Multiple studies on hydroxychloroquine sulfate or chloroquine phosphate are currently being conducted in several countries. An early study in France suggested that in 6 asymptomatic nucleic acid-positive patients, the treatment of hydroxychloroquine and azithromycin resulted in a 100% negative conversion rate of SARS-CoV-2 nucleic acid from the nasopharyngeal swabs. But the sample size of this study was too small to obtain statistical results between the groups and this has caused controversial opinions.9 A recently released study involving more than a thousand patients in IHU Méditerranée Infection, Marseille, France suggested that the disease progression rate of patients using hydroxychloroquine + azithromycin was 4.3%, and the mortality rate among these patients was 0.47% (http://www.mediterranee-infection.com/wp-content/uploads/2020/04/Abstract_Raoult_EarlyTrtCovid19_09042020_vD1v.pdf). The mortality rate seemed relatively lower compared to that previously reported for COVID-19 cases, but the study also lacked a control group and hasn’t yet gone through the peer review process. More studies on the efficacy of hydroxychloroquine + azithromycin will still be needed.

Remdesivir is an RNA-dependent RNA polymerase inhibitor with broad-spectrum activity against various virus families. The latest compassionate use of Remdesivir for patients with severe COVID-19 found that after Remdesivir treatment, 68% of 53 patients had remission of symptoms and the mortality rate was about 18%.10 The mortality rate of severe cases reported in this study was lower than that in previous reports, but the study has defects such as single-arm design, short follow-up time, and failure to collect quantitative viral load data. Therefore, it is still necessary to accumulate more data to allow for a more comprehensive assessment of the potential utility of the drug.

In short, there is currently no international consensus on antiviral treatment options for COVID-19, and more prospective clinical studies are still needed in the future for further evaluation. Meanwhile, we would need to pay close attention to the possible adverse reactions of various antiviral drugs.

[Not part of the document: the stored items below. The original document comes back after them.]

### config.mk
export PLATFORM = sky130hd
export DESIGN_NAME = otc_div
export DESIGN_NICKNAME = d
export VERILOG_FILES = /design/src/rtl/otc_pkg.sv /design/src/rtl/otc_div.sv
export SDC_FILE = /design/constraint.sdc
export NUM_CORES = 1
export LEC_CHECK = 0
export BUFFER_PORTS_ARGS = -buffer_cell sky130_fd_sc_hd__buf_2
export CORE_MARGIN = 5
export CORE_UTILIZATION = 52
export CTS_CLUSTER_SIZE = 16
export DETAILED_ROUTE_END_ITERATION = 6
export PLACE_DENSITY = 0.8
export REMOVE_ABC_BUFFERS = 1
export SLEW_MARGIN = 0
export SYNTH_ARGS = -nofsm -noshare
export SYNTH_HDL_FRONTEND = slang
export SYNTH_SLANG_ARGS = --single-unit
### constraint.sdc
create_clock -name clk -period 2.1 [get_ports clk]
set_input_delay 0.315 -clock clk [delete_from_list [all_inputs] [get_ports clk]]
set_output_delay 0.315 -clock clk [all_outputs]
set_load 0.02 [all_outputs]
### src/rtl/otc_pkg.sv
// ----------------------------------------------------------------------------
// otc_pkg
// Shared widths and types for the online threshold clusterer.
// ----------------------------------------------------------------------------
`default_nettype none

package otc_pkg;

    localparam int CRD_W = 16;   // Q8.8 coordinate
    localparam int SUM_W = 28;   // per-axis coordinate sum
    localparam int CNT_W = 10;   // member count, limit is at most 1000
    localparam int CFG_W = 16;   // widest config register
    localparam int SQ_W  = 2 * CRD_W;

    localparam logic REG_THRESHOLD     = 1'b0;
    localparam logic REG_BRANCH_FACTOR = 1'b1;

    localparam logic [6:0] BRANCH_MIN = 7'd2;
    localparam logic [6:0] BRANCH_MAX = 7'd100;

    // Tag that travels with one centroid element through the distance unit
    typedef struct packed {
        logic valid;
        logic last;     // last axis of the entry
    } dist_tag_t;

endpackage

`default_nettype wire

### src/rtl/otc_div.sv
// ----------------------------------------------------------------------------
// otc_div
// Iterative signed-by-unsigned divider, one quotient bit per cycle,
// truncating toward zero. Produces the centroid coordinate sum / count.
// ----------------------------------------------------------------------------
`default_nettype none

module otc_div
(
    input  wire logic                               clk,
    input  wire logic                               rst_n,
    input  wire logic                               start,
    input  wire logic signed [otc_pkg::SUM_W-1:0]   dividend,
    input  wire logic [otc_pkg::CNT_W-1:0]          divisor,
    output logic                                    done,
    output logic signed [otc_pkg::CRD_W-1:0]        quotient
);
    import otc_pkg::*;

    localparam int IW = $clog2(SUM_W);

    logic              busy_reg;
    logic              done_reg;
    logic [IW-1:0]     iter_reg;
    logic [SUM_W-1:0]  q_reg;
    logic [CNT_W:0]    rem_reg;
    logic [CNT_W-1:0]  dvs_reg;
    logic              neg_reg;

    logic [CNT_W:0]    rem_sh;
    logic              ge;
    logic [CRD_W-1:0]  q_lo;

    assign rem_sh = {rem_reg[CNT_W-1:0], q_reg[SUM_W-1]};
    assign ge     = rem_sh >= {1'b0, dvs_reg};
    assign q_lo   = q_reg[CRD_W-1:0];

    always_ff @(posedge clk or negedge rst_n)
    begin
        if (!rst_n)
        begin
            busy_reg <= 1'b0;
            done_reg <= 1'b0;
            iter_reg <= '0;
        end
        else
        begin
            done_reg <= 1'b0;
            if (start)
            begin
                busy_reg <= 1'b1;
                iter_reg <= IW'(SUM_W - 1);
            end
            else if (busy_reg)
            begin
                iter_reg <= iter_reg - 1'b1;
                if (iter_reg == '0)
                begin
                    busy_reg <= 1'b0;
                    done_reg <= 1'b1;
                end
            end
        end
    end

    always_ff @(posedge clk)
    begin
        if (start)
        begin
            neg_reg <= dividend[SUM_W-1];
            q_reg   <= dividend[SUM_W-1] ? SUM_W'(-dividend) : SUM_W'(dividend);
            rem_reg <= '0;
            dvs_reg <= divisor;
        end
        else if (busy_reg)
        begin
            rem_reg <= ge ? (rem_sh - {1'b0, dvs_reg}) : rem_sh;
            q_reg   <= {q_reg[SUM_W-2:0], ge};
        end
    end

    assign done     = done_reg;
    assign quotient = neg_reg ? $signed(-q_lo) : $signed(q_lo);

endmodule

`default_nettype wire

==> results of run 1 <==
## repair_timing
action,in CTS,in global routing
resized for setup,40,36
hold endpoints to repair,7,0
endpoints found under the setup margin,17,23
buffers inserted,5,3
pin swaps,10,17
hold buffers,1,0
## power groups by stage
stage | Combinational (W) | Sequential [W] | Clock (W)
5_1_grt | 0.00231 | 0.00157 | 0.000792
6_report | 0.00215 | 0.00155 | 0.000733
3_3_place_gp | 0.00161 | 0.00154 | 0
2_1_floorplan | 0.00106 | 0.00152 | 0
3_5_place_dp | 0.00166 | 0.00154 | 0
4_1_cts | 0.00183 | 0.00153 | 0.000736
## area by class of cell
cell class              instances  area, um2
clock buffers                   8        121
fillers                       571       2250
inverters                      24       90.1
multi-input cells             304       2360
flip-flops and latches         56       1550
well taps                      99        124
repair buffers                102        652
## worst paths after layout
kind	from	to	cells past startpoint
min	divisor[7]	dvs_reg[7]	1
max reg2reg	dvs_reg[0]	rem_reg[6]	9
max	q_reg[0]	quotient[12]	7
min reg2reg	rem_reg[4]	rem_reg[4]	2
max in group asynchronous	rst_n	iter_reg[1]	2
min in group asynchronous	rst_n	iter_reg[4]	2
## stage by stage
stage	cell area, um2	setup slack, ns
CTS	4690	-0.140
finish	4890	-0.261
global placement	4360	-0.148
floorplan	3670	-0.118
global route	4890	-0.342
detailed placement	4360	-0.233
## synth_stat cells (all sizes together) (2+ instances only)
cell	count
a2111oi	2
a211o	2
a211oi	3
a21o	3
a21oi	26
a311oi	6
a31oi	2
a41oi	3
and3	8
buf	3
clkbuf	18
dfrtp	7
dfxtp	10
edfxtp	39
ha	14
inv	24
mux2	3
mux2i	2
nand2	33
nand2b	3
nand3	7
nand4	6
nand4b	2
nor2	40
nor2b	5
nor3	10
nor4	6
nor4b	2
o2111ai	2
o21ai	14
o311ai	2
o31ai	17
o41ai	8
or2	4
or3	3
or4	4
xnor2	23
xor2	23
## layer usage
layer	up-vias	GRT usage, %	wire [um]
li1	1679	-	-
met1	1683	27.3	4030
met2	149	34.3	4910
met3	31	4.03	673
met4	0	10.1	356
met5	-	0	0
## logic make-up (layout without fill, tap and decap cells)
kind of cell               after synthesis  after routing
and+or+nand+nor                        138            138
AOI/OAI and AO/OA                      100            100
buffers and inverters                   45            134
xor gates and xnor gates                46             46
DFF                                     56             56
muxes                                    5              5
adders and majority gates               15             15
==> reports/results.txt, run 1 <==
The run finished, with violations left. The checks that failed: negative setup slack. STA puts the critical path data arrival time at 2.05 ns. The number of I/O port buffers came out at 57. The mapped netlist covers 3760 um2. Dividing the detail-routed via count by the number of cells gives 5.97.

Summing the areas of all and, or, nand and nor instances in the mapped netlist gives 18.4% of the synthesized area. The layout overhead on the synthesized area is 29.9%. For the power after layout, the log shows 0.00443 W. Critical path class: flip-flop to primary output. The tools report the part of the Yosys area used for sequential elements as 41.1%.

Top-area cell type share of the netlist area: 31.1%. Clock latency on the worst-skew pair, taken at its later pin, is 0.31 ns. At the pin with the least slew margin, the transition time is 0.660 ns.

The count of endpoints failing hold in the final timing report came out at 0. The die is 95.1 um tall. The max-cap check violation count is 0. Master of the slowest instance on the critical path: edfxtp_1. The library cell used most frequently in the layout, excluding fill and tap cells, is buf_4. Once placement completed, the tool counted placed cells totaling 577.

The tree is rooted in a clkbuf_8. The final worst setup slack came out at -0.261 ns. The final-stage net count came out at 549.

The logs give 0 for the number of max-slew violations in the final report and 68.5% for the final cell utilization of the core. The number of flip-flops under the largest register name is 28, and the setup violation total in the final timing report is 10. At the end of routability-driven placement, the weighted congestion stood at 0.889. The logs give 4 for the length of the first detailed-routing pass in iterations and 3542 for the number of vias after detailed routing.

For this run, the top clock speed supported by timing is 423 MHz. Measured against its own limit, the worst slew margin works out to 56.0%. Proportion of layout cells with a drive suffix above 1: 33.4%.

After synthesis, the share of flip-flops with an asynchronous set or reset is 12.5%. The maximum buffer depth of the clock tree is 2, and the switching power share of the total is 38.2%. The HPWL after detailed placement came out at 6.74 mm. Entering global routing, the biggest net connects 38 pins. For flop-to-flop paths, the worst setup slack is -0.04 ns. For this run, the total global-route usage over all layers was measured as 21.2%. The first routing iteration left 231 violations. Global routing finished with a remaining overflow of 0.

The combinational group share of total power is 48.4%, and the part of the total power dissipated in sequential elements is 35.1%. Synthesized-area fraction occupied by adder cells: 5.18%. The worst setup path is captured at a primary output. The element type at the critical path start was a flip-flop. The worst-case vdd ir drop is 0.389 mV. The setup skew after layout is 0.00839 ns, and the post-route fraction of the period consumed by the critical path is 112%. TritonCTS built the clock tree. In this run, synthesis produced a sequential element count of 56. The biggest area contributor in the post-synthesis netlist is edfxtp_1. In this run the mean area of a mapped cell was 9.30 um2. For this run, the leading register cell type out of synthesis is edfxtp_1. Summed over all failing endpoints, the final setup total negative slack is -1.16 ns. The total clock buffers created by CTS came out at 5. 58 I/O pins were placed.

The worst-path maximum fanout was 3; the number of antenna-violating nets in the routed design was 0. Synthesis handed over a netlist of 405 instances. The clock network is responsible for 16.5% of the overall power.

Summed over all layers, the routed wires come to 9.96 mm. The run gives 52.8% as the initial core utilization. The signal on the critical path passes through inv_1, ha_2, nor2b_4, nand3_4, o31ai_4, xnor2_1, buf_4.

The count of cells in the finished layout, fillers not included, comes to 593. The critical path contains buffers and inverters numbering 2 combined. After clock tree synthesis, the clock-pin slew on the worst setup and hold paths is 0.10 ns. After detailed routing, the average wire length per cell comes to 16.8 um. The die covers 9040 um2. Of the post-synthesis cell area, the part taken by muxes is 1.43%. The warning count from the yosys run is 0. After floorplanning, the core was divided into 31 placement rows. The minimum clock period after layout works out to 2.36 ns. The wire length of the first global-routing pass was 15.3 mm. The class of the most critical hold timing path was input port to flip-flop. Data on the critical path is required at its endpoint by 1.78 ns. The cell family contributing the most delay on the critical path is flip-flops.

The share of the synthesized area in compound gates (AO/OA/AOI/OAI) works out to 18.4%. The floorplan core area came out at 7140 um2. The number of synthesized flops with an enable pin was 39.

On the worst path, the slowest cell contributes a delay of 0.48 ns. Number of antenna violations at the first check in global routing: 0. The run gives 59 as the unique cell type count in the Yosys netlist. Static leakage power: 2.00 nW. Setup repair after global routing could not meet its margin everywhere.

The number of global-route vias before repair was 3352; the die span in x was 95.1 um. Cell internal power was estimated by the tool at 0.00274 W. The logs give 2 for the depth of the CTS H-tree and 0.169 ns for the final hold slack. The number of antenna cells inserted is 0. Leaving out fill and tap cells, the most frequent cells in the layout are buf_4, buf_2, edfxtp_1.

Largest family of logic cells by synthesized area: simple AND/OR/NAND/NOR gates. In this run the power density over the cells is 907 nW/um2. In this run the power spent charging and discharging nets is 0.00170 W. After detailed routing, the number of remaining DRC violations is 0. Xor/xnor share of the synthesized area: 10.7%. Sorting the synthesized cells by area gives the leading types as edfxtp_1, xnor2_1, xor2_1. The number of clock sinks came out at 56.
(Power assumes the default switching activity.)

Glucocorticoids: The use of glucocorticoids is an issue of great debate. Based on retrospective analyses of the previous use of glucocorticoids in SARS, H1N1 and other viral pneumonia, the routine use of glucocorticoids is not supported by the World Health Organization (WHO).11 However, in clinical practice, glucocorticoids tend to be more frequently used in severe or critical illness. Therefore, if the confounding factors are not adjusted, it is difficult to scientifically evaluate the role of glucocorticoids.

Based on our treatment experience, glucocorticoids can be used in short-term, low-dose applications in patients who are at a high risk of disease progression.12 There are two lines of important information here. The first point is “high risk of disease progression”. The mechanism of glucocorticoids is to suppress excessive immune responses. In most mild patients, the immune response against the virus is beneficial. The use of glucocorticoids may reduce the clearance of the virus; while for severe or critically ill patients who have already produced a “cytokine storm”, the use of glucocorticoids is too late to block this excessive inflammatory response. Therefore, glucocorticoids should be used in the early stage of excessive inflammatory reactions to achieve the best results. According to our experience, clinical manifestations of this period are characterized by rapid radiography progression with or without deterioration of oxygenation levels. That is to say, for patients with mild disease, if there is obvious progression of lung lesions within 48 h, the application of glucocorticoids can be considered to prevent the serious development of these patients. Another key point is “low-to-moderate-dose, short-course”. In the case of early application for treating excessive inflammation, the use of low-to-moderate-dose, short-course glucocorticoids might be effective. According to our experience of treating COVID-19 patients at Shanghai, the dose of methylprednisolone was 40–80 mg/day for 3 days, which was then tapered to 20 mg/day, with a total treatment period of less than 7 days. With this dose of treatment, the side effects and adverse reactions of glucocorticoids are very limited, with satisfactory safety profiles.